EXERCISE: Look through the entries below, please, and copy every line with the word "types".

DATA SHOWN:
▼▼▼

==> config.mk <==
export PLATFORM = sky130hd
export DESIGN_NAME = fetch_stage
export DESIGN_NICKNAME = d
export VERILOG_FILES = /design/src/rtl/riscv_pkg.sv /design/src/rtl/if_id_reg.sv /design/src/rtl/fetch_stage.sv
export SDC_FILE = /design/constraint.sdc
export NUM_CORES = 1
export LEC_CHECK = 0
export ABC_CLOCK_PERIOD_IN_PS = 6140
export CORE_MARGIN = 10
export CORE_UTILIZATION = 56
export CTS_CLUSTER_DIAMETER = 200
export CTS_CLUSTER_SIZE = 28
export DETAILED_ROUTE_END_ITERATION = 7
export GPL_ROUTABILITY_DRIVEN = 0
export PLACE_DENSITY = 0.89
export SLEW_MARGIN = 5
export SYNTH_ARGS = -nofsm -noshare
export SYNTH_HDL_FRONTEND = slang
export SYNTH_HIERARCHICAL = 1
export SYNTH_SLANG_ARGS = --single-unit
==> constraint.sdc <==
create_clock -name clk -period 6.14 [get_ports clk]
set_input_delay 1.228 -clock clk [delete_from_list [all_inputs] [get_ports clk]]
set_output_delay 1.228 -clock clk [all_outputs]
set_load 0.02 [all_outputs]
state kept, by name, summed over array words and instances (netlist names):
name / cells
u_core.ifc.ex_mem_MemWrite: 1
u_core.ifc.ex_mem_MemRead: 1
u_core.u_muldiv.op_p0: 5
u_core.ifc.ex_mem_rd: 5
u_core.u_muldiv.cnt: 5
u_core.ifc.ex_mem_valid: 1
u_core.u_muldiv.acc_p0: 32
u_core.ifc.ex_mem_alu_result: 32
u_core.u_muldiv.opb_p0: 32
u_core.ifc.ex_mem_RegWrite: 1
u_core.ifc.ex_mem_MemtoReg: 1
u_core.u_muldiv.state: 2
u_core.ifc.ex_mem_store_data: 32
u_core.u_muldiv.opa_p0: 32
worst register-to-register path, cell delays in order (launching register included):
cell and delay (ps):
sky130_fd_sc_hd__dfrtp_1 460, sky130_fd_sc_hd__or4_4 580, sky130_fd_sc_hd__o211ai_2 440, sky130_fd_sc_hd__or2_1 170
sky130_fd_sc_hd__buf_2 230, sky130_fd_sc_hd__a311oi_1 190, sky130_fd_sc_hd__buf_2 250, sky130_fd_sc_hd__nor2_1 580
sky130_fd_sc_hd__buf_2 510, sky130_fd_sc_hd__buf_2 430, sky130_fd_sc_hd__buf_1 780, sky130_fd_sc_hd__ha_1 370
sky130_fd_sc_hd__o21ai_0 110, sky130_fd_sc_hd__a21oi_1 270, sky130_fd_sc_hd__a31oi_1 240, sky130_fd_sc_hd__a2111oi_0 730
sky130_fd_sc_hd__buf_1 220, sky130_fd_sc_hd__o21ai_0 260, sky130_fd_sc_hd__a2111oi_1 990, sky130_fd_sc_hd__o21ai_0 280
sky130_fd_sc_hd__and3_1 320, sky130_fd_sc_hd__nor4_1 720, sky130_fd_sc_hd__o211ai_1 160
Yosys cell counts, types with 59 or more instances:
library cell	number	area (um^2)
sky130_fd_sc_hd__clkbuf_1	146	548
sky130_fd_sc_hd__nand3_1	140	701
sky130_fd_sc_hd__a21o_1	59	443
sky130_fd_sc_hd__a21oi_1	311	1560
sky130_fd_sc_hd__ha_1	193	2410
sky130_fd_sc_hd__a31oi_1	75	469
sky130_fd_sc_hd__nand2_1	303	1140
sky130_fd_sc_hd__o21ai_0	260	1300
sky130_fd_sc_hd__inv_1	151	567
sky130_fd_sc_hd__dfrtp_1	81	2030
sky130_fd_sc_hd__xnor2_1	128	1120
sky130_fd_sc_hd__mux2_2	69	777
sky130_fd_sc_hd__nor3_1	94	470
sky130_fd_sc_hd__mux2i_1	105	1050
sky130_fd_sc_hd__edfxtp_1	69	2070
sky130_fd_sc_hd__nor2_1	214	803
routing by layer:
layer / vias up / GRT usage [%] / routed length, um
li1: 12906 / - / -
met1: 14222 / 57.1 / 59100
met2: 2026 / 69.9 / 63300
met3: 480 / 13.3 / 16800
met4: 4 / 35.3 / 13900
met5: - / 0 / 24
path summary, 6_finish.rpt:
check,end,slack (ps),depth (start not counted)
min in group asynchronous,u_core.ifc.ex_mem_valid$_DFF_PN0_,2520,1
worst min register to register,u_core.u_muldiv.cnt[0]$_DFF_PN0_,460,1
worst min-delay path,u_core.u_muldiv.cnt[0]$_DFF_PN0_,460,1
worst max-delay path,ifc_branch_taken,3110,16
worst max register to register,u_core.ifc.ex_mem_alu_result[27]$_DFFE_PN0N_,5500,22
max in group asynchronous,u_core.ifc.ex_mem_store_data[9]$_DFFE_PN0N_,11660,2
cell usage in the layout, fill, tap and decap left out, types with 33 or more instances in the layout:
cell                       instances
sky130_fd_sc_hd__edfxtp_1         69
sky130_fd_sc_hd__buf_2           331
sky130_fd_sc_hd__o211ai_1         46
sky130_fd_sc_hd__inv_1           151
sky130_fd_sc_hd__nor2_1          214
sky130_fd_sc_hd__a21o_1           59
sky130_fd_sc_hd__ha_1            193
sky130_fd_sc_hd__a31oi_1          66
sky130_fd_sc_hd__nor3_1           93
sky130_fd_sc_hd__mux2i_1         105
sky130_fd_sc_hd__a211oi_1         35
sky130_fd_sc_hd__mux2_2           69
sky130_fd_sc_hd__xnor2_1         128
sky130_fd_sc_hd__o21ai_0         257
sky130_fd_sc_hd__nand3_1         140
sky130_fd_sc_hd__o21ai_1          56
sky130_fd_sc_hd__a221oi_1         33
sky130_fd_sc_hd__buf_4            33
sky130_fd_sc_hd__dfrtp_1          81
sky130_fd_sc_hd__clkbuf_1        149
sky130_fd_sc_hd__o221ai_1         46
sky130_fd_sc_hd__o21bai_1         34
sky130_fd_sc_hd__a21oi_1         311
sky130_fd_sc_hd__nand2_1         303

▲▲▲

RESPONSE BELOW:
Yosys cell counts, types with 59 or more instances:
cell usage in the layout, fill, tap and decap left out, types with 33 or more instances in the layout:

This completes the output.